[Records drawn from a dataset]
● ● ●

## config.mk

```make
export PLATFORM = sky130hd
export DESIGN_NAME = if_fetch_unit
export DESIGN_NICKNAME = d
export VERILOG_FILES = /design/src/rtl/if_fetch_unit.sv
export SDC_FILE = /design/constraint.sdc
export NUM_CORES = 1
export LEC_CHECK = 0
export ABC_AREA = 0
export ABC_CLOCK_PERIOD_IN_PS = 2400
export CORE_ASPECT_RATIO = 0.7
export CORE_MARGIN = 2
export CORE_UTILIZATION = 45
export DETAILED_ROUTE_END_ITERATION = 16
export PLACE_DENSITY = 0.89
export SETUP_SLACK_MARGIN = 0.4
export SLEW_MARGIN = 20
export SYNTH_ARGS = -nofsm -noshare
export SYNTH_HDL_FRONTEND = slang
export SYNTH_SLANG_ARGS = --single-unit
```

## constraint.sdc

```tcl
create_clock -name clk -period 2.4 [get_ports clk]
set_input_delay 0.24 -clock clk [delete_from_list [all_inputs] [get_ports clk]]
set_output_delay 0.24 -clock clk [all_outputs]
set_load 0.05 [all_outputs]
```

## src/rtl/if_fetch_unit.sv

```systemverilog
// Instruction-fetch stage: owns the PC, issues one outstanding imem request at a time, feeds IF/ID.
// Optional misaligned-redirect trap under `IF_MISALIGN_TRAP_EN (adds fault_o and a sticky FAULT state).
module if_fetch_unit #(
  parameter int             N         = 32,
  parameter logic [N-1:0]   RESET_PC  = '0,
  parameter logic [N-1:0]   NOP_INSTR = 32'h00000013
) (
  input  logic         clk,
  input  logic         reset,
  input  logic         stall_i,
  input  logic         redirect_i,
  input  logic [N-1:0] redirect_pc_i,
  output logic         imem_req_o,
  output logic [N-1:0] imem_addr_o,
  input  logic         imem_ready_i,
  input  logic [N-1:0] imem_rdata_i,
  output logic         valid_o,
  output logic [N-1:0] pc_o,
  output logic [N-1:0] instr_o,
`ifdef IF_MISALIGN_TRAP_EN
  output logic         fault_o,
`endif
  output logic [N-1:0] pc_plus4_o
);

  typedef enum logic [2:0] {
    S_IDLE, S_FETCH, S_DRAIN, S_HOLD
`ifdef IF_MISALIGN_TRAP_EN
    , S_FAULT
`endif
  } state_e;

  state_e       state_q, state_d;
  logic [N-1:0] pc_q, pc_d;
  logic [N-1:0] pend_q, pend_d;
  logic [N-1:0] instr_q, instr_d;
  logic [N-1:0] tgt;
  logic         ld_en;
  logic [N-1:0] ld_val;

  // Trap build keeps the raw target so the misalignment is still visible when it is loaded.
`ifdef IF_MISALIGN_TRAP_EN
  assign tgt = redirect_pc_i;
`else
  assign tgt = {redirect_pc_i[N-1:2], 2'b00};
`endif

  always_ff @(posedge clk or negedge reset) begin
    if (!reset) begin
      state_q <= S_IDLE;
      pc_q    <= RESET_PC;
      pend_q  <= RESET_PC;
      instr_q <= NOP_INSTR;
    end else begin
      state_q <= state_d;
      pc_q    <= pc_d;
      pend_q  <= pend_d;
      instr_q <= instr_d;
    end
  end

  always_comb begin
    state_d = state_q;
    pc_d    = pc_q;
    pend_d  = pend_q;
    instr_d = instr_q;
    ld_en   = 1'b0;
    ld_val  = tgt;
    case (state_q)
      S_IDLE: begin
        state_d = S_FETCH;
        ld_en   = redirect_i;
      end
      S_FETCH: begin
        if (imem_ready_i) begin
          if (redirect_i) ld_en = 1'b1;
          else begin
            instr_d = imem_rdata_i;
            state_d = S_HOLD;
          end
        end else if (redirect_i) begin
          pend_d  = tgt;
          state_d = S_DRAIN;
        end
      end
      S_DRAIN: begin
        // Address must stay put until the stale response lands; latest redirect wins.
        if (redirect_i) pend_d = tgt;
        if (imem_ready_i) begin
          ld_en   = 1'b1;
          ld_val  = redirect_i ? tgt : pend_q;
          state_d = S_FETCH;
        end
      end
      S_HOLD: begin
        if (redirect_i) begin
          ld_en   = 1'b1;
          state_d = S_FETCH;
        end else if (!stall_i) begin
          pc_d    = pc_q + N'(4);
          state_d = S_FETCH;
        end
      end
      default: state_d = state_q;
    endcase
    if (ld_en) begin
      pc_d = ld_val;
`ifdef IF_MISALIGN_TRAP_EN
      if (|ld_val[1:0]) state_d = S_FAULT;
`endif
    end
  end

  assign imem_req_o  = (state_q == S_FETCH) || (state_q == S_DRAIN);
  assign imem_addr_o = pc_q;
  assign valid_o     = (state_q == S_HOLD) && !redirect_i;
  assign instr_o     = valid_o ? instr_q : NOP_INSTR;
  assign pc_o        = pc_q;
  assign pc_plus4_o  = pc_q + N'(4);
`ifdef IF_MISALIGN_TRAP_EN
  assign fault_o     = (state_q == S_FAULT);
`endif

endmodule

```

* Word level (Yosys, flattened, before mapping)
Index checks and enable logic that the tools add are counted.
** Storage, ports and cells
- Register bits after elaboration :: 99
- Input port bits :: 69
- Word-level logic and storage cells :: 48
** Cells by class
- Muxes and demuxes :: 21
- Add/subtract/negate cells :: 1
- Reduce and logical (&&, ||, !) cells :: 11
- Equality and inequality tests :: 10
- Bitwise operators :: 1
** Operator list (count)
- $mux W32 :: 9
- $pmux W32 S2 :: 1
- $add A32 B3 Y32 const B :: 1
- $mux W3 :: 6
- $pmux W3 S4 :: 1
- $ne A3 B3 Y1 const B :: 3
- $eq A3 B2 Y1 const B :: 2
- $reduce_and A3 Y1 :: 2
- $reduce_and A5 Y1 :: 1
- $ne A2 B1 Y1 const B :: 2
- $ne A2 B2 Y1 const B :: 2
- $pmux W1 S4 :: 1
- $reduce_bool A2 Y1 :: 2
- $reduce_bool A4 Y1 :: 1
- $eq A3 B1 Y1 const B :: 1
- $logic_not A3 Y1 :: 1
- $mux W1 :: 3
- $reduce_and A2 Y1 :: 1
- $logic_and A1 B1 Y1 :: 1
- $logic_not A1 Y1 :: 1
- $logic_or A1 B1 Y1 :: 1
- $not A1 Y1 :: 1

* Logic depth before layout (Yosys ltp)
Gate-level depths: netlist (run 1).
- Depth in word-level cells :: 5
- Gate-level depth with buffers :: 8

* Worst setup path before layout (run 1)
Ideal clock, no wire load.
- Path type :: reg-to-output
- From :: register pc_q[4] (netlist: imem_addr_o[4])
- To :: output port pc_plus4_o[29]
- Arrival time :: 2.950 ns
- Path slack :: -0.790 ns
- Data required time :: 2.160 ns
- Stages on the path, launching flop included :: 7
- Cells stage by stage :: dfrtp_1 > buf_2 > nand4_1 > or4_4 > buf_6 > or3_1 > xnor2_1
** Between the ends
- Longest elaborated chain between the ends :: 1
** RTL lines
- from (decl) :: RTL line 34 : logic [N-1:0] pc_q, pc_d;
- from (signal assigned) :: RTL line 56 : pc_q <= pc_d;
- $add A32 B3 Y32 :: RTL line 119 : assign pc_plus4_o = pc_q + N'(4);
- to (decl) :: RTL line 23 : output logic [N-1:0] pc_plus4_o
Every way passes these cells.

* Final worst setup path (run 1)
- From :: register pc_q[22] (netlist: imem_addr_o[22])
- To :: output port pc_plus4_o[29]
The elaborated chain is that of the path after synthesis.

==> run summary, run 1 <==
Antenna violations before repair: 1
Violated checks: setup timing
Crit path max fanout: 10
Die Wd: 139 um
Clk sinks: 98
Antenna viol nets, final: 0
Mapped Area: 5720 sq um
Worst skew pair latency: 0.36 ns
Crit path kind: flop to output port
Vias: 6093
Worst r2r src: imem_addr_o[6]$_DFFE_PN0P_
Worst-margin pin slew: 0.720 ns
Total GRT Usage: 30.2%
Final WS setup: -0.146 ns
Cts bufs inserted: 9
H-tree depth: 3
Largest net degree at the start of global routing: 53
Synthesized instance count: 557
Wire length per cell: 25.8 um
Primary FF master, synth: dfrtp_1
Crit end category: output port
Diode count: 0
Final setup fails: 12
Number of I/O port buffers: 196
Final Critical Period: 2.55 ns
DR pass1 iterations: 6
Avg Cell Area, Syn: 10.3 sq um
Fraction of layout cells with a size suffix above 1: 50.9%
Final hold violations: 0
Seq/Total Area, Yosys: 42.9%
Final TNS setup: -0.824 ns
Worst EP arrival: 2.31 ns
Slew Limit Headroom: 52.0%
Die span in y: 98.3 um
Drt initial violations: 676
Final Core Density: 84.0%
Die area: 13600 sq um
GPL Wtd Cong: 0.873
Skew final: 0.0204 ns
Root Driver: clkbuf_16
Final HPWL DP: 13300 um
R2R cell count: 8
Leakage: 4.33 nW
GRT Residual Overflow: 0
RSZ-0062 raised after global routing: yes
Starting Density: 46.0%
Slew Limit Fails: 0
Crit share post-route: 106%
Total Routed Length: 24900 um
Status: complete, but fails checks
Fin nets: 871
Area Overhead vs Synth: 82.5%
Hold Path Class: input pin to asynchronous set/reset pin
Synth warn: 0
Vias in the first global route: 5839
CP Launch Point: imem_addr_o[22]$_DFFE_PN0P_
Seq cells post-synth: 98
FFs w/ async S/R, synth: 100%
Power Density: 1620 nW/um^2
Core Footprint: 12400 sq um
Worst EP required: 2.16 ns
Post-synth EDFFs: 0
# rows: 34
Drt drc: 0
VDD IR max: 0.00116 V
CP Launch Type: flop
Filler instances: 550
CTS tree: built
First-pass GRT wire length: 32400 um
Clock slew at reported path FFs: 0.07 ns
DR vias/cell: 6.32
Clock tree buffer depth: 2
Maximum Capacitance Violations: 0
Synthesized net count: 631
# IOs: 199
Max frequency: 0.393 GHz
Post-synth cell types: 46
[where the power goes]
| group | total (mW) | switching [mW] | internal, mW |
|---|---|---|---|
| Combinational | 12.0 | 7.10 | 4.90 |
| Sequential | 3.42 | 0.875 | 2.54 |
| Clock | 1.52 | 0.679 | 0.840 |
[logic make-up (layout without fill, tap and decap cells)]
logic type	Yosys count	count (layout)	share of synthesized area (%)
mux	66	66	12.9
xor+xnor	38	38	5.82
buf+inv	82	327	7.94
simple gates	179	179	18.8
flops	98	98	42.9
compound gates	89	89	10.4
fa+ha+maj	5	5	1.09
[timing repair]
item	CTS	global route
pin swaps	41	41
hold endpoints to repair	48	0
setup endpoints to repair	103	126
gates resized for setup	78	125
buffers inserted	41	21
gates cloned	1	1
hold buffers	1	0
[cell usage after synthesis (14+ instances only)]
library cell | count | area, sq um
xnor2_1 | 21 | 184
mux2_2 | 63 | 709
xor2_1 | 17 | 149
a31oi_1 | 18 | 113
nand2_1 | 21 | 78.8
a211oi_1 | 29 | 218
and2_1 | 45 | 282
buf_4 | 34 | 255
clkbuf_1 | 26 | 97.6
nor3_1 | 14 | 70.1
nor2b_1 | 15 | 93.8
dfrtp_1 | 95 | 2380
[final cells by class]
type,instances,area (sq um),area share (%)
flip-flops and latches,98,2490,23.9
clock inverters,6,66.3,0.635
inverters,7,26.3,0.252
clock buffers,10,239,2.29
multi-input cells,377,3890,37.3
well taps,162,203,1.94
repair buffers,304,3510,33.7
[worst paths after layout]
kind                                               endpoint  slack, ns
worst max-delay path                         pc_plus4_o[29]      -0.15
worst min-delay path            imem_addr_o[18]$_DFFE_PN0P_       0.49
worst max register to register  imem_addr_o[18]$_DFFE_PN0P_      -0.10
worst min register to register   imem_addr_o[0]$_DFFE_PN0P_       0.50
max in group asynchronous            state_q[0]$_DFFE_PN0P_       1.14
min in group clk                     instr_q[9]$_DFFE_PN0P_       0.50
[flip-flops by register name (all words and copies together), names as in the netlist]
register / count
state_q: 2
instr_q: 32
imem_addr_o: 32
pend_q: 32
[layout by cell type (no fill, tap or decap), drive strengths merged, types with 10 or more instances in the layout]
master         instances
xor2                  17
nand2                 21
dlygate4sd2           20
or4                   14
o31ai                 10
dlymetal6s2s          21
xnor2                 21
nor2b                 15
nand3                 13
and2                  45
nor3                  14
a211oi                29
clkbuf                15
a31oi                 18
nand4                 14
mux2                  63
dfrtp                 95
a21oi                 13
clkdlybuf4s50         90
buf                  167
[stage by stage]
step           area [sq um]  power (mW)  worst slack [ns]  hold slack (ns)  std cells
2_1_floorplan          6380        9.98            -0.115          -0.0556        557
3_3_place_gp           8940        13.3             0.128            0.318        883
3_5_place_dp           8940        13.6            0.0740            0.325        883
4_1_cts                9770        15.6           -0.0777            0.497        942
5_1_grt               10400        17.4            -0.182            0.506        964
6_report              10400        16.9            -0.146            0.492        964
[worst max-delay path: stages, from the launching register on]
cell and delay, ns:
dfrtp_2 0.52, and4_1 0.36, nand4_1 0.24, or3_4 0.50
xnor2_4 0.18, buf_12 0.15
[metal layers]
layer	share of wire [%]	track usage, %	wire [um]
met5	0.044	0	11
met3	11	7.85	2760
met2	48	51.5	11900
met4	5.8	12.6	1450
met1	35	36.7	8800
(Power assumes the default switching activity.)
==> run 2: changes to the inputs <==
--- a/config.mk
+++ b/config.mk
@@ -7,6 +7,7 @@
 export LEC_CHECK = 0
 export ABC_AREA = 0
 export ABC_CLOCK_PERIOD_IN_PS = 2400
+export CAP_MARGIN = 15
 export CORE_ASPECT_RATIO = 0.7
 export CORE_MARGIN = 2
 export CORE_UTILIZATION = 45
==> results of run 2 <==
Same layout as run 1: the final DEF is identical, and so are final timing and power.
==> run 3: changes to the inputs <==
--- a/config.mk
+++ b/config.mk
@@ -13,6 +13,7 @@
 export CORE_UTILIZATION = 45
 export DETAILED_ROUTE_END_ITERATION = 16
 export PLACE_DENSITY = 0.89
+export REMOVE_ABC_BUFFERS = 1
 export SETUP_SLACK_MARGIN = 0.4
 export SLEW_MARGIN = 20
 export SYNTH_ARGS = -nofsm -noshare
==> run 3 against run 2 <==
  * The run still ends with setup timing left
  * Non-clock buffer count fell by 16
  * Utilization fell by 5.2 points
  * Highest routed layer is now met4
  * Clock skew fell by 0.011 ns
==> run summary, run 3 (synthesis gave the netlist of run 1 again) <==
Status: complete, but fails checks (unchanged)
Violated checks: setup timing (unchanged)
Maximum Capacitance Violations: 0 (unchanged)
Busiest grt layer: met2 (unchanged)
Skew final: 0.00975 ns (was 0.0204 ns)
Vias: 5850 (was 6093)
Crit path kind: flop to output port (unchanged)
Antenna viol nets, final: 0 (unchanged)
Met1 GRT Util: 33.7% (was 36.7%)
H-tree depth: 3 (unchanged)
Max frequency: 0.376 GHz (was 0.393 GHz)
Die area: 13600 sq um (unchanged)
Crit end category: output port (unchanged)
Crit-path slowest cell: or4_4 (was dfrtp_2)
Final WS setup: -0.260 ns (was -0.146 ns)
# rows: 34 (unchanged)
Area Overhead vs Synth: 71.1% (was 82.5%)
M2 GR Usage: 49.2% (was 51.5%)
Cts bufs inserted: 9 (unchanged)
Slew Limit Headroom: 48.2% (was 52.0%)
Hold Path Class: input pin to asynchronous set/reset pin (unchanged)
First-pass GRT wire length: 29800 um (was 32400 um)
Number of I/O port buffers: 196 (unchanged)
Final Core Density: 78.8% (was 84.0%)
Final TNS setup: -2.23 ns (was -0.824 ns)
R2R cell count: 7 (was 8)
Commonest cells after routing, fill and taps aside: dfrtp_1 (93), clkdlybuf4s50_1 (92), buf_4 (77), mux2_2 (63), buf_12 (51) (was clkdlybuf4s50_1 (90), buf_4 (78), dfrtp_1 (73), mux2_2 (63), buf_12 (61))
CP Launch Type: flop (unchanged)
Worst EP arrival: 2.42 ns (was 2.31 ns)
CP delay by family, top: simple AND/OR/NAND/NOR gates (unchanged)
Dpl cell area: 8390 sq um (was 8940 sq um)
Final Critical Period: 2.66 ns (was 2.55 ns)
Leakage: 4.18 nW (was 4.33 nW)
Flop2flop setup slack: -0.06 ns (was -0.10 ns)
Commonest non-fill, non-tap cell in the layout: dfrtp_1 (was clkdlybuf4s50_1)
Die Wd: 139 um (unchanged)
Fin area: 9780 sq um (was 10400 sq um)
Final setup fails: 17 (was 12)
Worst EP required: 2.16 ns (about the same)
Largest net degree at the start of global routing: 48 (was 53)
Diode count: 0 (unchanged)
CP cell instances: nand4_1 > or4_4 > or3_4 > xnor2_4 > buf_12 (was and4_1 > nand4_1 > or3_4 > xnor2_4 > buf_12)
GPL Wtd Cong: 0.873 (about the same)
Total GRT Usage: 27.6% (was 30.2%)
CTS tree: built (unchanged)
Root Driver: clkbuf_16 (unchanged)
Starting Density: 46.0% (unchanged)
Clk sinks: 98 (unchanged)
Worst Setup EP: pc_plus4_o[29] (unchanged)
DR pass1 iterations: 5 (was 6)
Final std cells w/o fill: 948 (was 964)
Worst skew pair latency: 0.36 ns (about the same)
Die span in y: 98.3 um (unchanged)
GR Layer Usage met3: 5.20% (was 7.85%)
Clock tree buffer depth: 2 (unchanged)
CP Launch Point: imem_addr_o[2]$_DFFE_PN0P_ (was imem_addr_o[22]$_DFFE_PN0P_)
Power Density: 1630 nW/um^2 (was 1620 nW/um^2)
Critical path depth: 5 (unchanged)
DR vias/cell: 6.17 (was 6.32)
Drt drc: 0 (unchanged)
Antenna violations before repair: 0 (was 1)
RSZ-0062 raised after global routing: yes (unchanged)
Clock slew at reported path FFs: 0.07 ns (about the same)
Final hold violations: 0 (unchanged)
VDD IR max: 0.00109 V (was 0.00116 V)
Total Routed Length: 22700 um (was 24900 um)
Worst r2r src: state_q[0]$_DFFE_PN0P_ (was imem_addr_o[6]$_DFFE_PN0P_)
Wire length per cell: 23.9 um (was 25.8 um)
Final HPWL DP: 13000 um (was 13300 um)
# IOs: 199 (unchanged)
Vias in the first global route: 5582 (was 5839)
GRT Residual Overflow: 0 (unchanged)
Reg-to-reg critical path endpoint: imem_addr_o[25]$_DFFE_PN0P_ (was imem_addr_o[18]$_DFFE_PN0P_)
Crit path max fanout: 4 (was 10)
Core Footprint: 12400 sq um (unchanged)
CP max stage delay: 0.60 ns (was 0.52 ns)
Fin nets: 855 (was 871)
Slew Limit Fails: 0 (unchanged)
Crit share post-route: 111% (was 106%)
Fraction of layout cells with a size suffix above 1: 42.1% (was 50.9%)
WP buf/inv: 1 (unchanged)
DP Cell Count: 890 (was 883)
Drt initial violations: 679 (was 676)
Worst-margin pin slew: 0.772 ns (was 0.720 ns)
-- run 3: changes by cell type in the layout (fill, tap and decap cells not counted), sizes merged --
cell	change
buf	-25
clkbuf	+4
bufbuf	+2
dlymetal6s2s	+2
dlygate4sd2	-1
inv	+2
clkdlybuf4s50	+2
clkinvlp	+1
clkinv	-3
-- run 3: where the power goes --
group | switching, mW | internal, mW
sequential | 0.828 | 2.49
clock | 0.693 | 0.814
combinational | 6.56 | 4.59
-- run 3: worst min path at each step --
stage | from | to | slack [ns]
finish | reset | instr_q[11]$_DFFE_PN0P_ | 0.46
global route | reset | instr_q[11]$_DFFE_PN0P_ | 0.50
CTS | reset | instr_q[11]$_DFFE_PN0P_ | 0.47
detailed placement | reset | instr_q[11]$_DFFE_PN0P_ | 0.30
global placement | reset | instr_q[18]$_DFFE_PN0P_ | 0.28
floorplan | reset | imem_addr_o[0]$_DFFE_PN0P_ | -0.06
-- run 3: per-stage QoR --
step	hold WS [ns]	setup slack, ns	power [mW]
after floorplan	-0.0556	-1.10	8.76
after global placement	0.283	0.129	12.7
after detailed placement	0.297	0.0955	13.0
after CTS	0.467	-0.142	15.0
after global routing	0.502	-0.261	16.4
final	0.457	-0.260	16.0
-- run 3: layer usage --
metal / vias up / part of all wire, % / wire, um
li1: 2407 / - / -
met1: 2862 / 37 / 8390
met2: 438 / 48 / 11000
met3: 143 / 8.9 / 2020
met4: 0 / 5.7 / 1290
met5: - / 0 / 0
-- run 3: layout make-up --
cell class	count	area, sq um
repair buffers	288	3430
clock inverters	6	65.1
fillers	635	2640
inverters	7	26.3
clock buffers	10	229
multi-input cells	377	3380
flip-flops and latches	98	2460
well taps	162	203
-- run 3: what timing repair did --
item | CTS | global route
endpoints found under the hold margin | 41 | 0
endpoints found under the setup margin | 88 | 110
gates cloned | 0 | 4
pin swaps | 24 | 27
hold buffers | 1 | 0
setup buffers | 22 | 15
resized for setup | 86 | 105
File: config.mk
export PLATFORM = sky130hd
export DESIGN_NAME = chain_adder_flat
export DESIGN_NICKNAME = d
export VERILOG_FILES = /design/src/rtl/chain_adder_pkg.sv /design/src/rtl/chain_adder_if.sv /design/src/rtl/chain_adder_arith.sv /design/src/rtl/chain_adder.sv /design/src/flat_wrapper.sv
export SDC_FILE = /design/constraint.sdc
export NUM_CORES = 1
export LEC_CHECK = 0
export BUFFER_PORTS_ARGS = -buffer_cell sky130_fd_sc_hd__buf_2
export CORE_ASPECT_RATIO = 0.6
export CORE_MARGIN = 5
export CORE_UTILIZATION = 55
export DETAILED_ROUTE_END_ITERATION = 7
export PLACE_DENSITY = 0.73
export REMOVE_ABC_BUFFERS = 1
export SLEW_MARGIN = 10
export SYNTH_ARGS = -nofsm -noshare
export SYNTH_HDL_FRONTEND = slang
export SYNTH_SLANG_ARGS = --single-unit
File: constraint.sdc
create_clock -name clk -period 20.2 [get_ports clk]
set_input_delay 2.02 -clock clk [delete_from_list [all_inputs] [get_ports clk]]
set_output_delay 2.02 -clock clk [all_outputs]
set_load 0.1 [all_outputs]
File: src/rtl/chain_adder_pkg.sv
// Shared types and constants for the chain_adder slice.
// Latency: n/a (declarations only).
// Backpressure: n/a.
//
// Holds the FSM state encoding, the float word layout, default widths and
// latencies, and a few IEEE-754 single constants used by the bench.
package chain_adder_pkg;

  localparam int FP_WIDTH            = 32;
  localparam int DEFAULT_ADD_LATENCY = 5;

  typedef enum logic [1:0] {
    IDLE   = 2'b00,
    LAUNCH = 2'b01,
    WAIT   = 2'b10,
    FINISH = 2'b11
  } state_t;

  typedef struct packed {
    logic       sign;
    logic [7:0] exp;
    logic [22:0] frac;
  } fp32_t;

  localparam logic [31:0] FP_ZERO    = 32'h0000_0000;
  localparam logic [31:0] FP_HALF    = 32'h3F00_0000;
  localparam logic [31:0] FP_ONE     = 32'h3F80_0000;
  localparam logic [31:0] FP_TWO     = 32'h4000_0000;
  localparam logic [31:0] FP_THREE   = 32'h4040_0000;
  localparam logic [31:0] FP_FOUR    = 32'h4080_0000;
  localparam logic [31:0] FP_SEVEN   = 32'h40E0_0000;
  localparam logic [31:0] FP_TEN     = 32'h4120_0000;
  localparam logic [31:0] FP_NEG_ONE = 32'hBF80_0000;
  localparam logic [31:0] FP_QNAN    = 32'h7FC0_0000;

  // Leading-zero count of a 27-bit aligned significand (27 when all zero).
  function automatic logic [4:0] lzc27(input logic [26:0] v);
    logic [4:0] n;
    n = 5'd27;
    for (int i = 0; i <= 26; i++) begin
      if (v[i]) n = 5'(26 - i);
    end
    return n;
  endfunction

endpackage

File: src/rtl/chain_adder_if.sv
// Request/result bundle between a producer and chain_adder.
// Latency: n/a (wires only).
// Backpressure: none; start is only honoured while the block is idle.
//
// master: drives start/current_total/terms/term_mask, observes results.
// slave : chain_adder side.
interface chain_adder_if
  import chain_adder_pkg::*;
#(
  parameter int NUM_TERMS        = 3,
  parameter int FLOAT_DATA_WIDTH = FP_WIDTH
);

  logic                                  start;
  logic [FLOAT_DATA_WIDTH-1:0]           current_total;
  logic [NUM_TERMS*FLOAT_DATA_WIDTH-1:0] terms;
  logic [NUM_TERMS-1:0]                  term_mask;
  logic [FLOAT_DATA_WIDTH-1:0]           new_total;
  logic                                  done;
  logic                                  working;

  modport master (
    output start, current_total, terms, term_mask,
    input  new_total, done, working
  );

  modport slave (
    input  start, current_total, terms, term_mask,
    output new_total, done, working
  );

endinterface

● ● ●

Required work => Copy out only the lines above from the one with "internal, mW |" to the one with "worst min register", inclusive, exactly as they stand.

Expected output =>
| group | total (mW) | switching [mW] | internal, mW |
|---|---|---|---|
| Combinational | 12.0 | 7.10 | 4.90 |
| Sequential | 3.42 | 0.875 | 2.54 |
| Clock | 1.52 | 0.679 | 0.840 |
[logic make-up (layout without fill, tap and decap cells)]
logic type	Yosys count	count (layout)	share of synthesized area (%)
mux	66	66	12.9
xor+xnor	38	38	5.82
buf+inv	82	327	7.94
simple gates	179	179	18.8
flops	98	98	42.9
compound gates	89	89	10.4
fa+ha+maj	5	5	1.09
[timing repair]
item	CTS	global route
pin swaps	41	41
hold endpoints to repair	48	0
setup endpoints to repair	103	126
gates resized for setup	78	125
buffers inserted	41	21
gates cloned	1	1
hold buffers	1	0
[cell usage after synthesis (14+ instances only)]
library cell | count | area, sq um
xnor2_1 | 21 | 184
mux2_2 | 63 | 709
xor2_1 | 17 | 149
a31oi_1 | 18 | 113
nand2_1 | 21 | 78.8
a211oi_1 | 29 | 218
and2_1 | 45 | 282
buf_4 | 34 | 255
clkbuf_1 | 26 | 97.6
nor3_1 | 14 | 70.1
nor2b_1 | 15 | 93.8
dfrtp_1 | 95 | 2380
[final cells by class]
type,instances,area (sq um),area share (%)
flip-flops and latches,98,2490,23.9
clock inverters,6,66.3,0.635
inverters,7,26.3,0.252
clock buffers,10,239,2.29
multi-input cells,377,3890,37.3
well taps,162,203,1.94
repair buffers,304,3510,33.7
[worst paths after layout]
kind                                               endpoint  slack, ns
worst max-delay path                         pc_plus4_o[29]      -0.15
worst min-delay path            imem_addr_o[18]$_DFFE_PN0P_       0.49
worst max register to register  imem_addr_o[18]$_DFFE_PN0P_      -0.10
worst min register to register   imem_addr_o[0]$_DFFE_PN0P_       0.50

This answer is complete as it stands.